The Foresight Development Kit distinguishes between local session history and the project’s global version history:

  • Local Undo/Redo: As you work within a tool or session, every Statement you execute is tracked in a local undo stack. This allows for immediate, granular reversals of your recent actions.
  • Committed Versions: For projects stored in the cloud, when you “check in” or commit your changes, those local modifications are flattened into a new authoritative version in the project’s global history. Because the project is versioned at the object level rather than the project level, this enables extremely granular updates and seamless collaboration. This does not apply to local files, which are simply saved rather than committed.

Both systems are built on the same underlying architecture and use the same backwards-compatibility and migration tooling. This means a plugin developer only needs to define how an object is versioned once, and it automatically supports both local undo/redo and collaborative editing.

Workflow

A typical user journey through a versioned project follows a predictable sequence:

  1. Exploration: Data is streamed on-demand, allowing users to view the project state. They can use the timeline to scrub through history to see how the project has changed over time.
  2. Check Out: To start editing, a user checks out a subset of objects. This signals that the data is being modified in a local workspace.
  3. Check in: Once finished with a cloud project, the user checks their changes back in. A new authoritative project version is created on the server, making the changes persistent and visible to others.

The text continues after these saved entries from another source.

## src/rtl/riscv_v_inst_queue.sv

```systemverilog
// Vector instruction queue: small FIFO between vector dispatch and vector decode.
// The head entry is read combinationally. A NOP is shown whenever the queue is empty.
module riscv_v_inst_queue #(
    parameter int DEPTH = 4,
    parameter int CNT_W = $clog2(DEPTH + 1)
) (
    input  logic             clk,
    input  logic             rst,
    input  logic             clear_pipe,
    input  logic             inst_valid_if,
    input  logic [31:0]      inst_if,
    output logic             inst_ready_if,
    input  logic             stall_id,
    output logic [31:0]      instruction_id,
    output logic             inst_valid_id,
    output logic [CNT_W-1:0] count,
    output logic             empty,
    output logic             full,
    output logic             overflow_err
);

    localparam int          PTR_W = $clog2(DEPTH);
    localparam logic [31:0] NOP   = 32'h0000_0013;

    logic [31:0]      mem [DEPTH];
    logic [PTR_W-1:0] wr_ptr;
    logic [PTR_W-1:0] rd_ptr;
    logic [CNT_W-1:0] count_q;
    logic             overflow_q;
    logic             push;
    logic             pop;

    assign count         = count_q;
    assign empty         = (count_q == '0);
    assign full          = (count_q == CNT_W'(DEPTH));
    assign inst_ready_if = ~full & ~clear_pipe;
    assign inst_valid_id = ~empty;
    assign instruction_id = empty ? NOP : mem[rd_ptr];
    assign overflow_err  = overflow_q;

    assign push = inst_valid_if & inst_ready_if;
    assign pop  = inst_valid_id & ~stall_id;

    always_ff @(posedge clk or posedge rst) begin
        if (rst) begin
            wr_ptr     <= '0;
            rd_ptr     <= '0;
            count_q    <= '0;
            overflow_q <= 1'b0;
        end else if (clear_pipe) begin
            // Flush only invalidates entries; the array keeps its stale data.
            wr_ptr  <= '0;
            rd_ptr  <= '0;
            count_q <= '0;
        end else begin
            if (push) begin
                wr_ptr <= wr_ptr + PTR_W'(1);
            end
            if (pop) begin
                rd_ptr <= rd_ptr + PTR_W'(1);
            end
            case ({push, pop})
                2'b10:   count_q <= count_q + CNT_W'(1);
                2'b01:   count_q <= count_q - CNT_W'(1);
                default: count_q <= count_q;
            endcase
            if (inst_valid_if & full) begin
                overflow_q <= 1'b1;
            end
        end
    end

    always_ff @(posedge clk) begin
        if (push) begin
            mem[wr_ptr] <= inst_if;
        end
    end

endmodule

```

## config.mk

```make
export PLATFORM = sky130hd
export DESIGN_NAME = riscv_v_inst_queue
export DESIGN_NICKNAME = d
export VERILOG_FILES = /design/src/rtl/riscv_v_inst_queue.sv
export SDC_FILE = /design/constraint.sdc
export NUM_CORES = 1
export LEC_CHECK = 0
export ABC_AREA = 1
export BUFFER_PORTS_ARGS = -buffer_cell sky130_fd_sc_hd__clkbuf_2
export CORE_MARGIN = 4
export CORE_UTILIZATION = 45
export CTS_CLUSTER_DIAMETER = 120
export DETAILED_ROUTE_END_ITERATION = 7
export HOLD_SLACK_MARGIN = 0.1
export PLACE_DENSITY_LB_ADDON = 0.15
export SYNTH_ARGS = -nofsm -noshare
export SYNTH_HDL_FRONTEND = slang
export SYNTH_SLANG_ARGS = --single-unit
```

## constraint.sdc

```tcl
create_clock -name clk -period 3.3 [get_ports clk]
set_input_delay 0.165 -clock clk [delete_from_list [all_inputs] [get_ports clk]]
set_output_delay 0.165 -clock clk [all_outputs]
set_load 0.005 [all_outputs]
```

# Word level (Yosys, flattened, before mapping)
# Memories as Yosys holds them, arrays and structs flattened.
# Index checks and enable logic that the tools add are counted.
[classes] addsub=4 eq_ne=3 muxes=9 bitwise_logic=8 n_reduce_logical=5
[ops] op="$mux W32" count=1
[ops] op="$mux W2" count=4
[ops] op="$pmux W3 S2" count=1
[ops] op="$add A2 B1 Y2 const B" count=2
[ops] op="$and A1 B1 Y1" count=4
[ops] op="$not A1 Y1" count=4
[ops] op="$reduce_bool A2 Y1" count=2
[ops] op="$add A3 B1 Y3 const B" count=1
[ops] op="$eq A3 B3 Y1 const B" count=1
[ops] op="$logic_not A3 Y1" count=1
[ops] op="$mux W3" count=1
[ops] op="$reduce_bool A3 Y1" count=1
[ops] op="$sub A3 B1 Y3 const B" count=1
[ops] op="$eq A2 B1 Y1 const B" count=1
[ops] op="$eq A2 B2 Y1 const B" count=1
[ops] op="$mux W1" count=2
[ops] op="$reduce_and A2 Y1" count=1
[word_totals] ff_bits=8 ramBits=128 inputBits=37 memories=1
[memory_table] name="mem" words=4 width=32 read_ports=1 rd_clocked_by_memory_dff=0 write_ports=1 line="25" source="logic [31:0] mem [DEPTH];"

# Longest topological paths before layout
# Gate-level depths: netlist (run 1).
[depth] ltp_word=7 ltp_mapped=13

# Worst setup path before layout (run 1)
# Ideal clock, no wire load.
[synth_timing] path_type="register to register" start="register count_q[0], in the netlist count[0]" end="memory mem[0][0], enable pin" setup_time_ps=421 t_arrival_ps=2086 t_required_ps=2879 path_slack_ps=793 path_stages_with_launch=5 path_buffers=0 synth_period_minus_slack_ps=2507 path_cell_list="dfrtp_1 nor2_4 nand2_2 nand2_4 nor2_1"
[synth_between] elab_chain_len=6
[synth_rtl] item="from (decl)" line="28" source="logic [CNT_W-1:0] count_q;"
[synth_rtl] item="from (signal assigned)" line="63" source="2'b10: count_q <= count_q + CNT_W'(1);"
[synth_rtl] item="from (signal assigned)" line="64" source="2'b01: count_q <= count_q - CNT_W'(1);"
[synth_rtl] item="from (signal assigned)" line="65" source="default: count_q <= count_q;"
[synth_rtl] item="$eq A3 B3 Y1" line="35" source="assign full = (count_q == CNT_W'(DEPTH));"
[synth_rtl] item="$not A1 Y1" line="36" source="assign inst_ready_if = ~full & ~clear_pipe;"
[synth_rtl] item="$and A1 B1 Y1" line="36"
[synth_rtl] item="$and A1 B1 Y1" line="41" source="assign push = inst_valid_if & inst_ready_if;"
[synth_rtl] item="$mux W1" line="74" source="if (push) begin"
[synth_rtl] item="$mux W1 (not written as such)" line="75" source="mem[wr_ptr] <= inst_if;"
[synth_rtl] item="to (decl)" line="25"
# No other way between the ends.

# Worst setup path in the final report (run 1)
[layout_timing] start="register rd_ptr[0]" end="output instruction_id[0]"
[layout_between] elab_chain_len=2
[layout_rtl] item="from (decl)" line="27" source="logic [PTR_W-1:0] rd_ptr;"
[layout_rtl] item="from (signal assigned)" line="60" source="rd_ptr <= rd_ptr + PTR_W'(1);"
[layout_rtl] item="$mem_v2 Z4 W32"
[layout_rtl] item="$mux W32" line="38" source="assign instruction_id = empty ? NOP : mem[rd_ptr];"
[layout_rtl] item="to (decl)" line="14" source="output logic [31:0] instruction_id,"
# No other way between the ends.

Object-Granular Versioning

The Foresight Development Kit uses a “Last Check-in Wins” strategy at the Object level for cloud projects. This means that if two users edit the same object, the last one to check in will define the current state of that object.

Because the SDK is built on versioned objects, no data is ever lost. If User B overwrites User A’s changes to a specific node, User A’s work still exists in the project’s global history. At any time, a user can navigate back to a previous project version to recover data or compare differences.

Digital Twin Server

The Foresight Development Kit is designed for flexibility. A server using the cloud side of versioned objects (the Digital Twin server) does not require any updates when custom objects are modified or added. In fact, a single server can host projects with wildly different object schemas simultaneously without any changes to the server software itself.

This decoupling ensures that the infrastructure remains stable and agnostic to the specific business logic of individual plugins and projects.